Kirkpatrick Doktrini, Amerika Birleşik Devletleri'nin Birleşmiş Milletler Büyükelçisi Jeane Kirkpatrick tarafından 1980'lerin başında 1979 tarihli "Diktatörlükler ve Çifte Standartlar" adlı makalesine dayanarak açıklanan doktrindir.[1] Doktrin, Soğuk Savaş sırasında Üçüncü Dünya anti-komünist diktatörlüklerini destekleyen ABD dış politikasını haklı çıkarmak için kullanıldı.
Doktrin
Kirkpatrick, Sovyet bloğundaki ve diğer Komünist devletlerdeki devletlerin totaliter rejimler olduğunu, Batı yanlısı diktatörlüklerin ise yalnızca "otoriter" rejimler olduğunu iddia etti. Kirkpatrick'e göre totaliter rejimler, otoriter rejimlere göre daha istikrarlı ve kendi kendini idame ettiriyordu ve bu nedenle komşu devletleri etkileme eğilimi daha yüksekti.
Kirkpatrick Doktrini, özellikle Başkan Ronald Reagan'ın yönetimi sırasında etkili oldu.[2] Reagan yönetimi, Guatemala (1985'e kadar), Filipinler (1986'ya kadar) ve Arjantin'dekiler (1983'e kadar) dahil olmak üzere çeşitli militarist anti-komünist diktatörlüklere değişen derecelerde destek verdi ve Sovyet-Afgan Savaşı|'nda mücahitler, Angola İç Savaşı sırasında UNITA ve Sandinist Devrimi sırasında Kontralar, ABD tarafından silahlandırdı.[3]

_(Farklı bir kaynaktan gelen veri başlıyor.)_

[src/hdl/pse_div.sv]
// ----------------------------------------------------------------------------
// pse_div
// Radix-2 restoring divider for unsigned 32-bit magnitudes, one bit a cycle.
// ----------------------------------------------------------------------------
module pse_div (
    input  logic                              aclk,
    input  logic                              aresetn,
    input  logic                              start,
    input  logic [pse_pkg::DATA_W-1:0]        dividend,
    input  logic [pse_pkg::DATA_W-1:0]        divisor,
    output pse_pkg::div_status_t              status,
    output logic [pse_pkg::DATA_W-1:0]        quotient,
    output logic [pse_pkg::DATA_W-1:0]        remainder
);
    import pse_pkg::*;

    logic [DATA_W-1:0]    rem_reg, rem_next;
    logic [DATA_W-1:0]    quo_reg, quo_next;
    logic [DATA_W-1:0]    dsr_reg, dsr_next;
    logic [DIV_CNT_W-1:0] cnt_reg, cnt_next;
    logic                 busy_reg, busy_next;
    logic [DATA_W:0]      trial;
    logic                 stepping;
    logic                 finished;

    assign finished = busy_reg && (cnt_reg == DIV_CNT_W'(DIV_STEPS));
    assign stepping = busy_reg && !finished;
    assign trial    = {rem_reg, quo_reg[DATA_W-1]} - {1'b0, dsr_reg};

    always_comb begin
        rem_next  = rem_reg;
        quo_next  = quo_reg;
        dsr_next  = dsr_reg;
        cnt_next  = cnt_reg;
        busy_next = busy_reg;
        if (start) begin
            rem_next  = '0;
            quo_next  = dividend;
            dsr_next  = divisor;
            cnt_next  = '0;
            busy_next = 1'b1;
        end else if (stepping) begin
            if (!trial[DATA_W]) begin
                rem_next = trial[DATA_W-1:0];
                quo_next = {quo_reg[DATA_W-2:0], 1'b1};
            end else begin
                rem_next = {rem_reg[DATA_W-2:0], quo_reg[DATA_W-1]};
                quo_next = {quo_reg[DATA_W-2:0], 1'b0};
            end
            cnt_next = cnt_reg + DIV_CNT_W'(1);
        end else if (finished) begin
            busy_next = 1'b0;
        end
    end

    always_ff @(posedge aclk) begin
        if (!aresetn) begin
            busy_reg <= 1'b0;
            cnt_reg  <= '0;
        end else begin
            busy_reg <= busy_next;
            cnt_reg  <= cnt_next;
        end
        rem_reg <= rem_next;
        quo_reg <= quo_next;
        dsr_reg <= dsr_next;
    end

    assign status.busy = busy_reg;
    assign status.done = finished;
    assign quotient    = quo_reg;
    assign remainder   = rem_reg;

endmodule

[config.mk]
export PLATFORM = sky130hd
export DESIGN_NAME = pse_div
export DESIGN_NICKNAME = d
export VERILOG_FILES = /design/src/hdl/pse_pkg.sv /design/src/hdl/pse_div.sv
export SDC_FILE = /design/constraint.sdc
export NUM_CORES = 1
export LEC_CHECK = 0
export ABC_AREA = 0
export BUFFER_PORTS_ARGS = -buffer_cell sky130_fd_sc_hd__buf_4
export CORE_MARGIN = 1
export CORE_UTILIZATION = 62
export CTS_BUF_LIST = sky130_fd_sc_hd__clkbuf_8
export CTS_CLUSTER_SIZE = 28
export DETAILED_ROUTE_END_ITERATION = 6
export HOLD_SLACK_MARGIN = 0.03
export PLACE_DENSITY_LB_ADDON = 0.05
export SLEW_MARGIN = 15
export SYNTH_ARGS = -nofsm -noshare
export SYNTH_HDL_FRONTEND = slang
export SYNTH_SLANG_ARGS = --single-unit
[constraint.sdc]
create_clock -name aclk -period 4.2 [get_ports aclk]
set_clock_uncertainty 0.1 [all_clocks]
set_input_delay 0.42 -clock aclk [delete_from_list [all_inputs] [get_ports aclk]]
set_output_delay 0.42 -clock aclk [all_outputs]
set_load 0.01 [all_outputs]
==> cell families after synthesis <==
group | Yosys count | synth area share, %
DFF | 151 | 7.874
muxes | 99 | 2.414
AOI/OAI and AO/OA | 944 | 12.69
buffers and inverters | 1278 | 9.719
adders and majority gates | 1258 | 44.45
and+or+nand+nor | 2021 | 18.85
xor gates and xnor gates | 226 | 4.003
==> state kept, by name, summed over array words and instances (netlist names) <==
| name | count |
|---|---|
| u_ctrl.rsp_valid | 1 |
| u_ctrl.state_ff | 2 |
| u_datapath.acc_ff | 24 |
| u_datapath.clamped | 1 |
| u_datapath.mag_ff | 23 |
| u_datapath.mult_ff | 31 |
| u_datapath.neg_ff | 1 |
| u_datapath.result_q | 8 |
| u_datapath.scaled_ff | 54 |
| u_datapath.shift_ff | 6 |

Kirkpatrick'in totaliter rejimlerin otoriter rejimlerden daha istikrarlı olduğu ilkesi, 1991'de Sovyetler Birliği'nin dağılmasından bu yana, özellikle de Kirkpatrick'in Sovyet sisteminin onlarca yıl süreceğini öngörmesi nedeniyle eleştiri konusu oldu.
Kirkpatrick'e göre, otoriter rejimler yalnızca vatandaşlarının davranışlarını kontrol etmeye ve/veya cezalandırmaya çalışırken, totaliter rejimler bunun ötesine geçerek yalnızca propagandayı değil, aynı zamanda beyin yıkamayı, yeniden eğitimi, yaygın ev içi casusluğu kullanarak vatandaşlarının düşüncelerini kontrol etmeye ve devlet ideolojisine dayalı kitlesel siyasi baskı yaratmaya çalıştı.[4] Totaliter rejimler ayrıca ideolojik olarak kusurlu sayılan topluluk kurumlarının (örneğin, dini kurumlar ve hatta çekirdek aile) altını oymaya veya yok etmeye çalışır, oysa otoriter rejimler genellikle bunları kendi haline bırakır. Bu nedenle, demokrasiyi yeniden tesis etme sürecinin eski otoriter devletlerde eski totaliter devletlere göre daha kolay olduğunu ve otoriter devletlerin totaliter devletlere göre demokratik yönde tedrici reforma daha yatkın olduğunu savunuyor.[5]
Eleştiriler
Cato Enstitüsü'nden Ted Galen Carpenter da doktrine itiraz etti ve Komünist hareketler rakip otoriterleri devirme eğilimindeyken, ABD tarafından desteklenen geleneksel otoriter rejimlerin demokrasileri devirerek iktidara geldiğini belirtti.[6] Bu nedenle, Komünist rejimleri ortadan kaldırmak daha zor olsa da, geleneksel otokratik rejimlerin "işleyen demokrasiler için daha ölümcül bir tehdit oluşturduğu" sonucuna vardı.